La sommelier y licenciada en tecnología de alimentos, María Sol Cravello, compartió su experiencia y conocimientos sobre la evaluación de cervezas en competencias internacionales. En una reciente entrevista, Cravello detalló los criterios que definen la calidad de una cerveza y cómo se lleva a cabo el proceso de cata en certámenes de renombre, como la “World Beer Cup” de Filadelfia, donde participó recientemente. Su trayectoria en el ámbito de las cervezas artesanales y su pasión por la bebida la han llevado a convertirse en una referente en el sector.

Durante su participación en el programa, Cravello se mostró orgullosa de representar a Argentina en una de las competencias más prestigiosas a nivel mundial. “Es un honor formar parte de un jurado tan respetado. En esta edición, nos reunimos un grupo diverso de expertos de todo el mundo”, explicó. La sommelier destacó que la representación argentina es significativa, con alrededor de 10 a 12 profesionales del país, lo que marca un contraste con otros países latinoamericanos.

Cravello reveló detalles sobre la intensa dinámica de las catas, donde se degustan hasta 60 cervezas por día. Aclaró que, a diferencia de otras competencias de bebidas alcohólicas, en la cata de cervezas no se escupe la bebida, sino que se toma en pequeñas cantidades. “La cerveza, por su naturaleza, tiene un contenido alcohólico menor en comparación con otras bebidas, por lo que es más fácil de manejar en este tipo de evaluaciones”, señaló. Este aspecto es crucial para entender cómo los jurados pueden analizar las cervezas a fondo sin comprometer su capacidad de juicio.

Uno de los temas que abordó Cravello fue el aumento en la popularidad de las cervezas sin alcohol. “Recientemente, tuve la oportunidad de evaluar cervezas sin alcohol, que están en auge. Con un sorbo pequeño, uno puede obtener una buena impresión de las características de la cerveza”, comentó. Esta tendencia ha abierto un nuevo nicho en el mercado, donde los consumidores buscan opciones más saludables sin renunciar al sabor.

En cuanto al proceso de evaluación, Cravello explicó que es vital asegurar que la cerveza no presente defectos en su elaboración o conservación. “Un jurado debe estar atento a aromas indeseables, como los de maíz, manteca o disolventes, que indican problemas en el proceso de producción. Además, cada tipo de cerveza debe cumplir con ciertas características para ser considerada de calidad”, afirmó. Por ejemplo, una porter debe tener un perfil específico, y si presenta un amargor excesivo, esto podría repercutir negativamente en su puntaje.

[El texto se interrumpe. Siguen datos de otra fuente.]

`src/rtl/riscv_legacy_cpu_if.sv`:
```
// Observation bus of the single-cycle core: decode fields and datapath values for the
// instruction currently at pc.
interface riscv_legacy_cpu_if;
  logic        reg_we;
  logic        mem_we;
  logic [1:0]  imm_src;      // 0:I 1:S 2:B 3:J
  logic [2:0]  alu_ctrl;     // 0:ADD 1:SUB 2:AND 3:OR 5:SLT
  logic        alu_src;      // 0:rs2 1:immediate
  logic [1:0]  res_src;      // 0:ALU 1:memory 2:pc+4
  logic        pc_src;       // 0:pc+4 1:pc+imm
  logic [31:0] instr;
  logic [31:0] alu_out;
  logic [31:0] mem_rd_data;
  logic [31:0] mem_wd_data;
  logic [31:0] pc;

  modport master (
    output reg_we, mem_we, imm_src, alu_ctrl, alu_src, res_src, pc_src,
    output instr, alu_out, mem_rd_data, mem_wd_data, pc
  );

  modport slave (
    input reg_we, mem_we, imm_src, alu_ctrl, alu_src, res_src, pc_src,
    input instr, alu_out, mem_rd_data, mem_wd_data, pc
  );
endinterface

```
`src/rtl/riscv_legacy_cpu.sv`:
```
// Single-cycle RV32I subset core (lw/sw/addi-class/R-type/beq/jal) with instruction ROM
// taken from IMEM_INIT and a word-addressed data RAM.
module riscv_legacy_cpu #(
  parameter int unsigned INSTR_WORDS = 64,
  parameter int unsigned DATA_WORDS  = 64,
  parameter logic [31:0] IMEM_INIT [INSTR_WORDS] = '{default: 32'h0000_0013}
) (
  input logic                clk,
  input logic                rst_n,
  riscv_legacy_cpu_if.master bus
);

  localparam int unsigned IAW = $clog2(INSTR_WORDS);
  localparam int unsigned DAW = $clog2(DATA_WORDS);

  typedef enum logic [1:0] {ImmI = 2'd0, ImmS = 2'd1, ImmB = 2'd2, ImmJ = 2'd3} imm_src_e;
  typedef enum logic [2:0] {
    AluAdd = 3'd0, AluSub = 3'd1, AluAnd = 3'd2, AluOr = 3'd3, AluSlt = 3'd5
  } alu_op_e;
  typedef enum logic {SrcReg = 1'b0, SrcImm = 1'b1} alu_src_e;
  typedef enum logic [1:0] {ResAlu = 2'd0, ResMem = 2'd1, ResPc4 = 2'd2} res_src_e;
  typedef enum logic {PcPlus4 = 1'b0, PcTarget = 1'b1} pc_src_e;

  logic [31:0] pc_q, pc_d;
  logic [31:0] rf_q [32];
  logic [31:0] rf_d [32];
  logic [31:0] dmem_q [DATA_WORDS];

  logic [31:0] instr;
  logic [6:0]  opcode;
  logic [2:0]  funct3;
  logic [4:0]  rs1, rs2, rd;
  logic        reg_we, mem_we, branch, jump, zero;
  imm_src_e    imm_src;
  alu_op_e     alu_ctrl;
  alu_src_e    alu_src;
  res_src_e    res_src;
  pc_src_e     pc_src;
  logic [31:0] imm_ext, rd1, rd2, src_b, alu_res, rd_data, result, pc_plus4, pc_target;

  assign instr  = IMEM_INIT[pc_q[IAW+1:2]];
  assign opcode = instr[6:0];
  assign funct3 = instr[14:12];
  assign rd     = instr[11:7];
  assign rs1    = instr[19:15];
  assign rs2    = instr[24:20];

  always_comb begin
    reg_we   = 1'b0;
    mem_we   = 1'b0;
    branch   = 1'b0;
    jump     = 1'b0;
    imm_src  = ImmI;
    alu_src  = SrcReg;
    res_src  = ResAlu;
    alu_ctrl = AluAdd;
    case (opcode)
      7'b0000011: begin reg_we = 1'b1; alu_src = SrcImm; res_src = ResMem; end
      7'b0100011: begin mem_we = 1'b1; alu_src = SrcImm; imm_src = ImmS; end
      7'b0010011, 7'b0110011: begin
        reg_we  = 1'b1;
        alu_src = (opcode[5]) ? SrcReg : SrcImm;
        case (funct3)
          3'b000:  alu_ctrl = (opcode[5] && instr[30]) ? AluSub : AluAdd;
          3'b010:  alu_ctrl = AluSlt;
          3'b110:  alu_ctrl = AluOr;
          3'b111:  alu_ctrl = AluAnd;
          default: alu_ctrl = AluAdd;
        endcase
      end
      7'b1100011: begin branch = 1'b1; imm_src = ImmB; alu_ctrl = AluSub; end
      7'b1101111: begin reg_we = 1'b1; jump = 1'b1; imm_src = ImmJ; res_src = ResPc4; end
      default: ;
    endcase
  end

  always_comb begin
    unique case (imm_src)
      ImmI: imm_ext = {{20{instr[31]}}, instr[31:20]};
      ImmS: imm_ext = {{20{instr[31]}}, instr[31:25], instr[11:7]};
      ImmB: imm_ext = {{20{instr[31]}}, instr[7], instr[30:25], instr[11:8], 1'b0};
      ImmJ: imm_ext = {{12{instr[31]}}, instr[19:12], instr[20], instr[30:21], 1'b0};
    endcase
  end

  // x0 is forced to zero on read so it never depends on rf_q[0].
  assign rd1   = (rs1 == 5'd0) ? 32'd0 : rf_q[rs1];
  assign rd2   = (rs2 == 5'd0) ? 32'd0 : rf_q[rs2];
  assign src_b = (alu_src == SrcImm) ? imm_ext : rd2;

  always_comb begin
    case (alu_ctrl)
      AluSub:  alu_res = rd1 - src_b;
      AluAnd:  alu_res = rd1 & src_b;
      AluOr:   alu_res = rd1 | src_b;
      AluSlt:  alu_res = {31'd0, $signed(rd1) < $signed(src_b)};
      default: alu_res = rd1 + src_b;
    endcase
  end

  assign zero      = (alu_res == 32'd0);
  assign pc_src    = ((branch && zero) || jump) ? PcTarget : PcPlus4;
  assign pc_plus4  = pc_q + 32'd4;
  assign pc_target = pc_q + imm_ext;
  assign rd_data   = dmem_q[alu_res[DAW+1:2]];

  always_comb begin
    case (res_src)
      ResMem:  result = rd_data;
      ResPc4:  result = pc_plus4;
      default: result = alu_res;
    endcase
  end

  always_comb begin
    pc_d = (pc_src == PcTarget) ? pc_target : pc_plus4;
    rf_d = rf_q;
    if (reg_we && (rd != 5'd0)) rf_d[rd] = result;
  end

  always_ff @(posedge clk or negedge rst_n) begin
    if (!rst_n) begin
      pc_q <= '0;
      for (int i = 0; i < 32; i++) rf_q[i] <= '0;
    end else begin
      pc_q <= pc_d;
      rf_q <= rf_d;
    end
  end

  // Data RAM has no reset: contents survive rst_n.
  always_ff @(posedge clk) begin
    if (mem_we) dmem_q[alu_res[DAW+1:2]] <= rd2;
  end

  assign bus.reg_we      = reg_we;
  assign bus.mem_we      = mem_we;
  assign bus.imm_src     = imm_src;
  assign bus.alu_ctrl    = alu_ctrl;
  assign bus.alu_src     = alu_src;
  assign bus.res_src     = res_src;
  assign bus.pc_src      = pc_src;
  assign bus.instr       = instr;
  assign bus.alu_out     = alu_res;
  assign bus.mem_rd_data = rd_data;
  assign bus.mem_wd_data = rd2;
  assign bus.pc          = pc_q;

endmodule

```
`src/flat_wrapper.sv`:
```
// flat-port wrapper written by rule: the top's interface ports become plain ports
module riscv_legacy_cpu_flat 
#(
  parameter int unsigned INSTR_WORDS = 64,
  parameter int unsigned DATA_WORDS  = 64,
  parameter logic [31:0] IMEM_INIT [INSTR_WORDS] = '{default: 32'h0000_0013}
)
  (clk, rst_n, bus_reg_we, bus_mem_we, bus_imm_src, bus_alu_ctrl, bus_alu_src, bus_res_src, bus_pc_src, bus_instr, bus_alu_out, bus_mem_rd_data, bus_mem_wd_data, bus_pc);
  riscv_legacy_cpu_if bus_i ();
  input logic clk;
  input logic rst_n;
  output wire logic [$bits(bus_i.reg_we)-1:0] bus_reg_we;
  output wire logic [$bits(bus_i.mem_we)-1:0] bus_mem_we;
  output wire logic [$bits(bus_i.imm_src)-1:0] bus_imm_src;
  output wire logic [$bits(bus_i.alu_ctrl)-1:0] bus_alu_ctrl;
  output wire logic [$bits(bus_i.alu_src)-1:0] bus_alu_src;
  output wire logic [$bits(bus_i.res_src)-1:0] bus_res_src;
  output wire logic [$bits(bus_i.pc_src)-1:0] bus_pc_src;
  output wire logic [$bits(bus_i.instr)-1:0] bus_instr;
  output wire logic [$bits(bus_i.alu_out)-1:0] bus_alu_out;
  output wire logic [$bits(bus_i.mem_rd_data)-1:0] bus_mem_rd_data;
  output wire logic [$bits(bus_i.mem_wd_data)-1:0] bus_mem_wd_data;
  output wire logic [$bits(bus_i.pc)-1:0] bus_pc;
  assign bus_reg_we = bus_i.reg_we;
  assign bus_mem_we = bus_i.mem_we;
  assign bus_imm_src = bus_i.imm_src;
  assign bus_alu_ctrl = bus_i.alu_ctrl;
  assign bus_alu_src = bus_i.alu_src;
  assign bus_res_src = bus_i.res_src;
  assign bus_pc_src = bus_i.pc_src;
  assign bus_instr = bus_i.instr;
  assign bus_alu_out = bus_i.alu_out;
  assign bus_mem_rd_data = bus_i.mem_rd_data;
  assign bus_mem_wd_data = bus_i.mem_wd_data;
  assign bus_pc = bus_i.pc;
  riscv_legacy_cpu #(.INSTR_WORDS(INSTR_WORDS), .DATA_WORDS(DATA_WORDS), .IMEM_INIT(IMEM_INIT)) u_core (.clk(clk), .rst_n(rst_n), .bus(bus_i));
endmodule
```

La sommelier también reflexionó sobre la evolución del mercado cervecero en Argentina, resaltando la creciente oferta de cervezas artesanales y la importancia de la educación del consumidor. “Hoy en día, los amantes de la cerveza están más informados y buscan experiencias de degustación que les permitan apreciar la diversidad de sabores y estilos disponibles”, concluyó. Esto sugiere que los consumidores están cada vez más interesados en aprender sobre las características que definen una buena cerveza, lo que puede influir en sus decisiones de compra y consumo.

En resumen, la experiencia de María Sol Cravello en la “World Beer Cup” y su enfoque en la evaluación de cervezas brindan una perspectiva valiosa sobre cómo los consumidores y expertos pueden navegar el mundo de la cerveza con mayor conocimiento y apreciación. Su labor no solo destaca la calidad de las cervezas argentinas, sino que también invita a la reflexión sobre el futuro de la cultura cervecera en el país.